+++ Supplied records +++

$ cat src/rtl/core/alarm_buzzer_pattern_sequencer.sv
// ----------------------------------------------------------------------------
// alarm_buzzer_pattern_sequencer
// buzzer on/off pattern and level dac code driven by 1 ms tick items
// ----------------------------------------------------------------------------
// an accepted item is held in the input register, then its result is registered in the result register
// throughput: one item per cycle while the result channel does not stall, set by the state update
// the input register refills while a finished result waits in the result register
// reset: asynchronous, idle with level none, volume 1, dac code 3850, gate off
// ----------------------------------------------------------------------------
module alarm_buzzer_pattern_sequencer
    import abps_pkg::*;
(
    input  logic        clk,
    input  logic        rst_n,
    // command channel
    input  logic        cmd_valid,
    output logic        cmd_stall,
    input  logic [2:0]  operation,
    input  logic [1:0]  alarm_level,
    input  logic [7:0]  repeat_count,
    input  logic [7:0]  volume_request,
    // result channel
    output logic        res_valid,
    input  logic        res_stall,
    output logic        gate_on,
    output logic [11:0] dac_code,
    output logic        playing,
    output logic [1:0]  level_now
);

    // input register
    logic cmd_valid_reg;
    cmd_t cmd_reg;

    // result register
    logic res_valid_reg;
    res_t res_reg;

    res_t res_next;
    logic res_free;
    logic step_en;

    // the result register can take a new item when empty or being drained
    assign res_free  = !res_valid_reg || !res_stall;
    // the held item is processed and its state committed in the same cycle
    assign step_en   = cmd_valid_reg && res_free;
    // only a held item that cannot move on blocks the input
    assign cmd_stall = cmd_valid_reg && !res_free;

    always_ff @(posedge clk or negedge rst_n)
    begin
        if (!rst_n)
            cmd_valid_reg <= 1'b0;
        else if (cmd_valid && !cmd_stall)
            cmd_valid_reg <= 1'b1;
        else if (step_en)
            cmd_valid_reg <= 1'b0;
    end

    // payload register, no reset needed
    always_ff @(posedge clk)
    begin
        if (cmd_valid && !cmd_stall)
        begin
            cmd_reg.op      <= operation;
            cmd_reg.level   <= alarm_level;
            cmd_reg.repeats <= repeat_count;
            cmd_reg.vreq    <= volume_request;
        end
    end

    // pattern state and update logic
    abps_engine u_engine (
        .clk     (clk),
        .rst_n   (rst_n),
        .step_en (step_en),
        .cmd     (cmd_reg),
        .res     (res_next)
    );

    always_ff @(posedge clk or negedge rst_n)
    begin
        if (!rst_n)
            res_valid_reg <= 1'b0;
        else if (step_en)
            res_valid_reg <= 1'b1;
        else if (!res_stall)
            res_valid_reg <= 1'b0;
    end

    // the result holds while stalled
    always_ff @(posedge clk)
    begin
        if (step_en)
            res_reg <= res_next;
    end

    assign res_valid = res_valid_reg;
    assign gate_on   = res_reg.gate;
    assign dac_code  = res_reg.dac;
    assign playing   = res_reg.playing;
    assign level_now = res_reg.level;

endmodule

+++
+++ Supplied records +++

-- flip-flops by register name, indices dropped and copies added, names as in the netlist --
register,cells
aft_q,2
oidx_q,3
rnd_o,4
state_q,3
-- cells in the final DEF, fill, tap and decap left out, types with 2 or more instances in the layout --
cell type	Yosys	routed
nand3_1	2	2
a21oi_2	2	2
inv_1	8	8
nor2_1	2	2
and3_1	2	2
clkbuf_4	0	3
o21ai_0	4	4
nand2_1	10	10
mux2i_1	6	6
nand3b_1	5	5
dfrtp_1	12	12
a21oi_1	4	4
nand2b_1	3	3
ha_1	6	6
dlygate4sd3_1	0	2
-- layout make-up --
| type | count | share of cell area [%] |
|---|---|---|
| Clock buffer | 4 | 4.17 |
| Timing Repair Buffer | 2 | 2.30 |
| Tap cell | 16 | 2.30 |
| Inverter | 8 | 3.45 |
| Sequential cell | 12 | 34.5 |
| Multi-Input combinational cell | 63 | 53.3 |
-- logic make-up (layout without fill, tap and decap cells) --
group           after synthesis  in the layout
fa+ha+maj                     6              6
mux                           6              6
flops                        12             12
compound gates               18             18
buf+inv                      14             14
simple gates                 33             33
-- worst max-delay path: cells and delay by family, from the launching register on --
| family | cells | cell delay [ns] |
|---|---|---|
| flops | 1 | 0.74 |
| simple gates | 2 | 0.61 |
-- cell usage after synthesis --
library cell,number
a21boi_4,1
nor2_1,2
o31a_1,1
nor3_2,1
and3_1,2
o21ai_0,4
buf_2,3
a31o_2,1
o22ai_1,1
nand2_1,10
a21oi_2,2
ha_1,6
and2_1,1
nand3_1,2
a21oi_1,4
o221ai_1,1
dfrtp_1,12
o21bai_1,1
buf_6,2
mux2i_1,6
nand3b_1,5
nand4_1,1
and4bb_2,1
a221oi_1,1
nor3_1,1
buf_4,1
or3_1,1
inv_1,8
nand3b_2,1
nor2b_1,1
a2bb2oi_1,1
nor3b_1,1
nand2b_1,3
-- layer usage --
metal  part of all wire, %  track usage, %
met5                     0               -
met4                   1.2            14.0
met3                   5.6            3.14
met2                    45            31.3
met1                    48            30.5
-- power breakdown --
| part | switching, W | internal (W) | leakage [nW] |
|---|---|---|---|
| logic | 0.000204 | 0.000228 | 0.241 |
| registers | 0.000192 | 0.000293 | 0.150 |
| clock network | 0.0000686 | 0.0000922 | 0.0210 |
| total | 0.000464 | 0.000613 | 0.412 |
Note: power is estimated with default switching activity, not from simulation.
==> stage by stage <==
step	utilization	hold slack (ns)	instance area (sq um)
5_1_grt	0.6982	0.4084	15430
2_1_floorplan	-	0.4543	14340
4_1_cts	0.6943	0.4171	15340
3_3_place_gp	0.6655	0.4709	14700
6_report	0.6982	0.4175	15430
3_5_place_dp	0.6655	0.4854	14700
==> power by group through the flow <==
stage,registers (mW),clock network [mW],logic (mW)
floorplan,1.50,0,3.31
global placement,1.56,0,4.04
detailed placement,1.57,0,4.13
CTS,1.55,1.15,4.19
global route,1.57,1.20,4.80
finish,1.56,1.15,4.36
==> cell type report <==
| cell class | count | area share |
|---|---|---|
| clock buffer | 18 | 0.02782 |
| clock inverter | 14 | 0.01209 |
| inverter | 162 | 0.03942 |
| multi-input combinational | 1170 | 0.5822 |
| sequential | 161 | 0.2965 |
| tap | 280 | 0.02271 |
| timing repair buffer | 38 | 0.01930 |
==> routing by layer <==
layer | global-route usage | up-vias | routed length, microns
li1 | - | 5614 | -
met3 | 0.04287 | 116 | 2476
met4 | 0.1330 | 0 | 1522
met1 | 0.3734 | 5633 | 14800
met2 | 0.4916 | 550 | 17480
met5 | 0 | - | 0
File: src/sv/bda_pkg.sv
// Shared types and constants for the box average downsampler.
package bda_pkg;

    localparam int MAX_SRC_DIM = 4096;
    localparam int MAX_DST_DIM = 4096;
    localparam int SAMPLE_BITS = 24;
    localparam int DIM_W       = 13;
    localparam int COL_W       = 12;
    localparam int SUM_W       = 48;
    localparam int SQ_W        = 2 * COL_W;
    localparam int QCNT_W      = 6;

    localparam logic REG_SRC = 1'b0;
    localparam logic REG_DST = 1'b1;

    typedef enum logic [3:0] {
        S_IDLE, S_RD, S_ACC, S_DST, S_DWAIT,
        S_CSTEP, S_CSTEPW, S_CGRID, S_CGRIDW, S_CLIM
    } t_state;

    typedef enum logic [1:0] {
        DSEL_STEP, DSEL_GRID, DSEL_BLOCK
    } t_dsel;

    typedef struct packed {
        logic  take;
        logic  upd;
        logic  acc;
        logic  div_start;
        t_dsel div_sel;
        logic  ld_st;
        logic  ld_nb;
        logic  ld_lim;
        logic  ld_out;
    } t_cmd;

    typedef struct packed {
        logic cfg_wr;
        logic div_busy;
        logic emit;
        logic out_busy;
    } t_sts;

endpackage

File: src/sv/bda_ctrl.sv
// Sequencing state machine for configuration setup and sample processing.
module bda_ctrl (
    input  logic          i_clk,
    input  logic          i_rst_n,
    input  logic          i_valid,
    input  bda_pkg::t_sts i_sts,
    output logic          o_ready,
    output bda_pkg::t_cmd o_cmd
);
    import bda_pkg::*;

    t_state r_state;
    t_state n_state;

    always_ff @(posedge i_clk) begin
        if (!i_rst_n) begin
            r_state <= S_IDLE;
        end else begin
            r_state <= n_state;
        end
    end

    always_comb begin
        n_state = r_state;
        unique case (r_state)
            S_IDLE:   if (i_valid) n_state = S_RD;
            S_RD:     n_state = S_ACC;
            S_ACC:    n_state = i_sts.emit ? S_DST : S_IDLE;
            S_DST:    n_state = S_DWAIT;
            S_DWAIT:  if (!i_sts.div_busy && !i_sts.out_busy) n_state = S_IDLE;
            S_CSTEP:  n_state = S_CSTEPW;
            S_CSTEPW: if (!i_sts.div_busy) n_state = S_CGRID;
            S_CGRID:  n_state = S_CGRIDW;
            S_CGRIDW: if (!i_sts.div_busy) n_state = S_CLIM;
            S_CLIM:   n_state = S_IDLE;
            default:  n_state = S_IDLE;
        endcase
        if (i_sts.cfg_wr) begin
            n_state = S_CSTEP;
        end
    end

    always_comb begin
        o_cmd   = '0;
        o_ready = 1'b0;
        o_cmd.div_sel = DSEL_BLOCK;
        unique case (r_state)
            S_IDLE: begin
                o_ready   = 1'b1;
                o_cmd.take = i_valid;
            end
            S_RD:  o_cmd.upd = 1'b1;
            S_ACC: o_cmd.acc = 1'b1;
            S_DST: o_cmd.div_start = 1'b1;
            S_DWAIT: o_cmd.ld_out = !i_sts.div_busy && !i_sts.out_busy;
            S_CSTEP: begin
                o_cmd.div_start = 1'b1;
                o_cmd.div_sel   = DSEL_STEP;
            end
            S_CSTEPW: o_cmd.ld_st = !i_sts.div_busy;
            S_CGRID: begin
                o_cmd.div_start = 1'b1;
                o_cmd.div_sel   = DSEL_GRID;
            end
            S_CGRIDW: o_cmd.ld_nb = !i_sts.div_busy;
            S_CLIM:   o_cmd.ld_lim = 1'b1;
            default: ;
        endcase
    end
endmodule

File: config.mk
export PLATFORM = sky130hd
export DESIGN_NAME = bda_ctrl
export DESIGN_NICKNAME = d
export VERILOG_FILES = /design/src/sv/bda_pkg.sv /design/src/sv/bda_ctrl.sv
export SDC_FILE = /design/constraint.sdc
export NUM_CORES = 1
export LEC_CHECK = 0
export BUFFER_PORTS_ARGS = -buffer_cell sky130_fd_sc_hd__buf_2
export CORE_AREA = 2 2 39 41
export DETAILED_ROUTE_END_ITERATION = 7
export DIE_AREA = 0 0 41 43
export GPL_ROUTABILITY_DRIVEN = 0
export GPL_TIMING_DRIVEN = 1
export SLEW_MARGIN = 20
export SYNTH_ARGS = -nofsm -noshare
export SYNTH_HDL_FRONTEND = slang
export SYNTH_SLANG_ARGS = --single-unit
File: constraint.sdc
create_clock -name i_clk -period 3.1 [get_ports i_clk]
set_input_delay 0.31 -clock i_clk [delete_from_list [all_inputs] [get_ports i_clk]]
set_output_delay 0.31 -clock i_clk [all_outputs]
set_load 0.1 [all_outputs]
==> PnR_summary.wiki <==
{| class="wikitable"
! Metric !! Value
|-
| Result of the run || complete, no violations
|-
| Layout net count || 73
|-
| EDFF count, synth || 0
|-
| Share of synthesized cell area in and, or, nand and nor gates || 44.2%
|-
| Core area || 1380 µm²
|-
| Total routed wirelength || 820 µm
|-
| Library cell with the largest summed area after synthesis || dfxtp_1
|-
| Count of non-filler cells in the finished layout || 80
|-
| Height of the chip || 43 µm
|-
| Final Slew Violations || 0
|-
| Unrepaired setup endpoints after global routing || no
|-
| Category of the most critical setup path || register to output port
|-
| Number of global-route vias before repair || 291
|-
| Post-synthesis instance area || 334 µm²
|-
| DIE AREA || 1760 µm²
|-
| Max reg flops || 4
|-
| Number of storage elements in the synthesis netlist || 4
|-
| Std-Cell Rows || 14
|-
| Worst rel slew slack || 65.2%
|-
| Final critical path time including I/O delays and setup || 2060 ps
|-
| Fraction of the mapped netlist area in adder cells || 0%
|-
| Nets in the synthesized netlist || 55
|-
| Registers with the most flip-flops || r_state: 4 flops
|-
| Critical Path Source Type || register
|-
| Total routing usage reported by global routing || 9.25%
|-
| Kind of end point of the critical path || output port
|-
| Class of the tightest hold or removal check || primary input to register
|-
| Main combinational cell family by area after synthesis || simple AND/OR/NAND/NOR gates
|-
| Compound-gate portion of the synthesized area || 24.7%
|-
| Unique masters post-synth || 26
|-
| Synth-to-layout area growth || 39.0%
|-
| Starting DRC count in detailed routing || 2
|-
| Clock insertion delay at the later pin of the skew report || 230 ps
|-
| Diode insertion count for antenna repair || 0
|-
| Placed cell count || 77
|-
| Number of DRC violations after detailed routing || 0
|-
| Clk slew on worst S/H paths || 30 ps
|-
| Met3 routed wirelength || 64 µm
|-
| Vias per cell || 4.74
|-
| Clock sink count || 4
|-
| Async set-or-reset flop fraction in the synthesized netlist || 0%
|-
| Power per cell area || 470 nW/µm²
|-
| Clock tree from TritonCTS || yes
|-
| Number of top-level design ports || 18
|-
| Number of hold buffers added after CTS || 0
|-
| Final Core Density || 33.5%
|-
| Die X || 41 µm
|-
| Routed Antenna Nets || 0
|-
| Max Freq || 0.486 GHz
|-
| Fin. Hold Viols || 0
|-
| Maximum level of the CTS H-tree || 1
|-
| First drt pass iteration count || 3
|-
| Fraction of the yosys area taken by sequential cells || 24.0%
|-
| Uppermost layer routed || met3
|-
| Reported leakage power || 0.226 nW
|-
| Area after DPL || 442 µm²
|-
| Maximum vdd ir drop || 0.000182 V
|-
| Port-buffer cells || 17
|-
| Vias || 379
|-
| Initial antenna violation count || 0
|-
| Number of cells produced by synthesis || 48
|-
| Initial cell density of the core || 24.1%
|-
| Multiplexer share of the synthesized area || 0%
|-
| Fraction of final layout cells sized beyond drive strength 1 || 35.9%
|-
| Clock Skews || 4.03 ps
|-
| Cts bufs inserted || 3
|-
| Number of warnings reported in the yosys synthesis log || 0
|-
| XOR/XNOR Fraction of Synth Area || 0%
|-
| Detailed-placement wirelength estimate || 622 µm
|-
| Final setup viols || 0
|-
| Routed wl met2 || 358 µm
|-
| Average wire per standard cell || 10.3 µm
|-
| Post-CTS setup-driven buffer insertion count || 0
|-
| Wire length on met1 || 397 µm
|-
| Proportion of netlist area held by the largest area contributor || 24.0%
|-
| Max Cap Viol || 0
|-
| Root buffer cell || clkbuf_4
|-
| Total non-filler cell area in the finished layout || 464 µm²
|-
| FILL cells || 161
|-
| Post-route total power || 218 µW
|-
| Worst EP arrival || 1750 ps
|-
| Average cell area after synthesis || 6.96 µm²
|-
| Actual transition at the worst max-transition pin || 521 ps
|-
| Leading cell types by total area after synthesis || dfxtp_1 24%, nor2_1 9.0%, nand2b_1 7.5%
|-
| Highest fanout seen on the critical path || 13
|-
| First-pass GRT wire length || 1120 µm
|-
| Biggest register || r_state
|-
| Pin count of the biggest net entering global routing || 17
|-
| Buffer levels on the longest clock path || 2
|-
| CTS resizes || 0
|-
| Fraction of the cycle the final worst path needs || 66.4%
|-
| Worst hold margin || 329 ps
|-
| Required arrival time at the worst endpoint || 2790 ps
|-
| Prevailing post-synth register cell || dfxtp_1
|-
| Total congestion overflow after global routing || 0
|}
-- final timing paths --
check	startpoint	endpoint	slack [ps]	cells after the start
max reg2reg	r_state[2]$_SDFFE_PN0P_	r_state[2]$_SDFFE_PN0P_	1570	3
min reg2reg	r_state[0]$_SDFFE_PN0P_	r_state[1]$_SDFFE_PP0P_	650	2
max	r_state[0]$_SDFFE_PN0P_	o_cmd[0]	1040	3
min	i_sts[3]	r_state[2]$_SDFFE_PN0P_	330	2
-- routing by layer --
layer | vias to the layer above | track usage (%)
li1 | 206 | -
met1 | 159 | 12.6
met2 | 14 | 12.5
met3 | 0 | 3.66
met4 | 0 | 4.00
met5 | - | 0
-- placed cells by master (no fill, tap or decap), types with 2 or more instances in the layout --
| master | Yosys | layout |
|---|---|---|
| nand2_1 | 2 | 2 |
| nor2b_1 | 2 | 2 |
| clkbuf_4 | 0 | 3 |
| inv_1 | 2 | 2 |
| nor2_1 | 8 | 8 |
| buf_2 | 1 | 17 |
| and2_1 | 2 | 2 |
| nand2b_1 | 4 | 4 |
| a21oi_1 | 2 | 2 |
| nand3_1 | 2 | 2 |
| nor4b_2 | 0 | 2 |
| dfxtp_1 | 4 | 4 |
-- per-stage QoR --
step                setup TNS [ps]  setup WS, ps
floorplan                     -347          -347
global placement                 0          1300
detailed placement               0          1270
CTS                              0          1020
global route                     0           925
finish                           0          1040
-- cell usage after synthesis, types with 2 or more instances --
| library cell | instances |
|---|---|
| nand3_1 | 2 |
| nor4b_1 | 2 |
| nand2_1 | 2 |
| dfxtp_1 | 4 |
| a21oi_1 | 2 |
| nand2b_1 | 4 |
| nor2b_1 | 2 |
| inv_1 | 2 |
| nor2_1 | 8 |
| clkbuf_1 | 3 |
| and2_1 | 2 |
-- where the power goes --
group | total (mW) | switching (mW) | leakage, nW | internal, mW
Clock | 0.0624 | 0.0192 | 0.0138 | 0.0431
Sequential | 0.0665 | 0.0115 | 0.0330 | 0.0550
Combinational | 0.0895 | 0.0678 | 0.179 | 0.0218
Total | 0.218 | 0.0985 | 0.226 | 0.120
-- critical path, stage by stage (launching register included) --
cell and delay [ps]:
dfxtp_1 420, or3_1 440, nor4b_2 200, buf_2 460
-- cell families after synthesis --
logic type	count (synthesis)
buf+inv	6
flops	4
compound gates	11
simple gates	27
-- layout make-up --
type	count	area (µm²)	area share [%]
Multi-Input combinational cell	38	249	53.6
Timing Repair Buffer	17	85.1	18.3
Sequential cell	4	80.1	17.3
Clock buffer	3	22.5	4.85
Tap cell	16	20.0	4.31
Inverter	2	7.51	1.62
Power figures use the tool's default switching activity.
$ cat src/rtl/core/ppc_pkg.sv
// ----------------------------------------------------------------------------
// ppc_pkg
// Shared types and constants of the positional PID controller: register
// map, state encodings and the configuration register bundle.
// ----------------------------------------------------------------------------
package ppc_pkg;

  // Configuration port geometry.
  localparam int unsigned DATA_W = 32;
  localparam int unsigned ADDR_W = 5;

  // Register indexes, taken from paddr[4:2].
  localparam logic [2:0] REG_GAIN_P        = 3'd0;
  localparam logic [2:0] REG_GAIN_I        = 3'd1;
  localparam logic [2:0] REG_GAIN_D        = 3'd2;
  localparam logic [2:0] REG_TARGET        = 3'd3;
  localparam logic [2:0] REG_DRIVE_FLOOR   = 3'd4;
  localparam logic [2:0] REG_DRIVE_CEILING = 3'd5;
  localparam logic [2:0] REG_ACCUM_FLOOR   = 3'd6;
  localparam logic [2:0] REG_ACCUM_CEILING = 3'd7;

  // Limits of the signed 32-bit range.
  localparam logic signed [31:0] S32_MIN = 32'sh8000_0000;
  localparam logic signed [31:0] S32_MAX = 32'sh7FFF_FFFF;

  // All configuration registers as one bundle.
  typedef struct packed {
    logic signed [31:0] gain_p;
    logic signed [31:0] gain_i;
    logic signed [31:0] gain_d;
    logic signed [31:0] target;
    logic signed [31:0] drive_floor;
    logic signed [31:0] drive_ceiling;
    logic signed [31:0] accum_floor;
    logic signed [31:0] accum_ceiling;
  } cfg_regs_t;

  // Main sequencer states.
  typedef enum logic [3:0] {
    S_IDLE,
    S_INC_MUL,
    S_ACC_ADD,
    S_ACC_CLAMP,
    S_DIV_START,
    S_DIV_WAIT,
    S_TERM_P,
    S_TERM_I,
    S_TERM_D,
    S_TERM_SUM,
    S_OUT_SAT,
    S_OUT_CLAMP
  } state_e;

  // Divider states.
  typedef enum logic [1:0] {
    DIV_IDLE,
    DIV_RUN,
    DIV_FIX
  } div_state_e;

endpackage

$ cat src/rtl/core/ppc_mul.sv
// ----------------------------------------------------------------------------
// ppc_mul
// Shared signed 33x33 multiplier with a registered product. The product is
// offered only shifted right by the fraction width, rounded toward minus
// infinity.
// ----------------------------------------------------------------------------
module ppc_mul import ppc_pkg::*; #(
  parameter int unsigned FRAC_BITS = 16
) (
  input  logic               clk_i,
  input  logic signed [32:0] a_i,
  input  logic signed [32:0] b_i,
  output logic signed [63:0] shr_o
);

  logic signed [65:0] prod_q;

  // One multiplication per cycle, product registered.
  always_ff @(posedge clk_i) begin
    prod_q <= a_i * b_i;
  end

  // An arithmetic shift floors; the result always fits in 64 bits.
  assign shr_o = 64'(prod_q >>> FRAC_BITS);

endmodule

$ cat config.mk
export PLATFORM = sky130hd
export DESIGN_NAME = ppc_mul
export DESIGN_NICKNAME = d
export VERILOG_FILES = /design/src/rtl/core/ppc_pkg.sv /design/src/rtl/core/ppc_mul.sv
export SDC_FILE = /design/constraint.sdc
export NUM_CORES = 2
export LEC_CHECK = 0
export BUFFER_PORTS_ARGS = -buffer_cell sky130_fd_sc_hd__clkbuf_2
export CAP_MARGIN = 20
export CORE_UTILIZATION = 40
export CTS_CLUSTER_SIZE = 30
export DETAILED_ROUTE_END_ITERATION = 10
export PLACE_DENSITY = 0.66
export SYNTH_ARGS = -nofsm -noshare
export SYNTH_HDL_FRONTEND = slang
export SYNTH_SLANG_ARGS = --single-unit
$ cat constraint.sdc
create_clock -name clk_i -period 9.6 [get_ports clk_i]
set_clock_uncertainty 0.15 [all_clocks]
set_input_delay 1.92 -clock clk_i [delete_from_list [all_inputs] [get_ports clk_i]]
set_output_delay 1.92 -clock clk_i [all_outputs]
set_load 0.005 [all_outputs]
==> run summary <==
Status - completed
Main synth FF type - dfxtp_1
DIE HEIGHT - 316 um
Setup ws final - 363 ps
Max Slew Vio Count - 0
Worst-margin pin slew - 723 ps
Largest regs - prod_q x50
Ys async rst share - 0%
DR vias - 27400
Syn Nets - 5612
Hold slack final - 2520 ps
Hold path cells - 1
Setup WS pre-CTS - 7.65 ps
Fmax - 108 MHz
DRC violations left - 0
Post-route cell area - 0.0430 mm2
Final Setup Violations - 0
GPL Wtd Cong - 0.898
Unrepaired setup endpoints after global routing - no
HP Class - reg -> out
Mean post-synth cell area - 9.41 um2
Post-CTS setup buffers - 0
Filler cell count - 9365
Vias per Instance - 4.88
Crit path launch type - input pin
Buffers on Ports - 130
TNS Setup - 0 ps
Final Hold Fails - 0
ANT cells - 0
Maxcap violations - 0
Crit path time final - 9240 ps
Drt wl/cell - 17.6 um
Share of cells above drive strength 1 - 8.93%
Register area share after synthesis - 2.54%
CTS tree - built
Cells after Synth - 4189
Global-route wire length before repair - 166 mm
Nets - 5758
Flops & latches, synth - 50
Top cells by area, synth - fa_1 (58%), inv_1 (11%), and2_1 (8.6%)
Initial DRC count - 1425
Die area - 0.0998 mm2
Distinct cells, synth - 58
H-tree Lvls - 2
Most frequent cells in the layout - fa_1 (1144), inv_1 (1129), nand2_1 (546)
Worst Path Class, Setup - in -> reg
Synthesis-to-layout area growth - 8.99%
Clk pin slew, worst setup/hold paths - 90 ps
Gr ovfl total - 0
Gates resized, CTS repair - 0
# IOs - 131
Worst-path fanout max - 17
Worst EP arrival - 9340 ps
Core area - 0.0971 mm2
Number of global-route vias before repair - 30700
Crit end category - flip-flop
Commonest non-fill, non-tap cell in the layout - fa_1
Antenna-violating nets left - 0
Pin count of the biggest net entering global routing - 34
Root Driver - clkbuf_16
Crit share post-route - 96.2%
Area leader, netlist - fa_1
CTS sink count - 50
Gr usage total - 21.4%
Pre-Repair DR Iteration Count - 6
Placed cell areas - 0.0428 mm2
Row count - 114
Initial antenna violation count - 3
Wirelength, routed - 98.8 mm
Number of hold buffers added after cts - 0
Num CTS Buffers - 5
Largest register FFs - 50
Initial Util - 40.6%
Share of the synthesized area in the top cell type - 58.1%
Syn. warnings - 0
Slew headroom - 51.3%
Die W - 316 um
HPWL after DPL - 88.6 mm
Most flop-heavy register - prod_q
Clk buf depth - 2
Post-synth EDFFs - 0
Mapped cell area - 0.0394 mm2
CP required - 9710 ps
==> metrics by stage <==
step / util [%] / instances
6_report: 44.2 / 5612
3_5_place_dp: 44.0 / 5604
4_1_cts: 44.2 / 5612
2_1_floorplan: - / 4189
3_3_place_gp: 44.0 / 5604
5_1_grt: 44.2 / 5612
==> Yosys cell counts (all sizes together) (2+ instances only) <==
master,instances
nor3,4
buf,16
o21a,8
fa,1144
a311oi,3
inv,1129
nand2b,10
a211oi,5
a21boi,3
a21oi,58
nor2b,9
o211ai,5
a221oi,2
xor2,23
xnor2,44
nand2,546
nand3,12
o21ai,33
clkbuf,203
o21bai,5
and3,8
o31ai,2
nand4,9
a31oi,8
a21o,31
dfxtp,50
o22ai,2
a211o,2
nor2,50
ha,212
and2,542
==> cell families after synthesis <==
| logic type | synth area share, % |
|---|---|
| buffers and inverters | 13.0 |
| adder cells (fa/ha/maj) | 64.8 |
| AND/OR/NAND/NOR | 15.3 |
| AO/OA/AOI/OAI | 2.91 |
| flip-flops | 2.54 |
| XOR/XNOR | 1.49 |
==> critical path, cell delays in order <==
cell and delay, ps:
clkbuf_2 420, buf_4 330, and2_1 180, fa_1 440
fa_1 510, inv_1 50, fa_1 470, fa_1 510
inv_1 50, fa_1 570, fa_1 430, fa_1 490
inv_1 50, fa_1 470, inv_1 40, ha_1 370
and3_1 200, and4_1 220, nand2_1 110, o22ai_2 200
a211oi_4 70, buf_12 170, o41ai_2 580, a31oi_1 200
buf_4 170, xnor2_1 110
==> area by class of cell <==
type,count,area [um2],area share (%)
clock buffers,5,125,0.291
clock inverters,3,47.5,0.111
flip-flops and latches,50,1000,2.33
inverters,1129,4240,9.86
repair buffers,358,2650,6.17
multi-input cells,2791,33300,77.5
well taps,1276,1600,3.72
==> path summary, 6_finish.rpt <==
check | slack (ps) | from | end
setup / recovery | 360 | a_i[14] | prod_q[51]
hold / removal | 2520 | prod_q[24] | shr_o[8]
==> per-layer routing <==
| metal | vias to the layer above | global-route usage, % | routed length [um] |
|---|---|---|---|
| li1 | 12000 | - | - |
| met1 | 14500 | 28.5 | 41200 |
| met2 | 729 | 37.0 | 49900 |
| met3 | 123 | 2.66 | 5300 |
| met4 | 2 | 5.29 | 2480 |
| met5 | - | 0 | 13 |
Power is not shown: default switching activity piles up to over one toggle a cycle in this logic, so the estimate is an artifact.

+++

## What you should do
Search the records for the string "network", and copy every line that holds it.

## Completed task
| clock network | 0.0000686 | 0.0000922 | 0.0210 |
stage,registers (mW),clock network [mW],logic (mW)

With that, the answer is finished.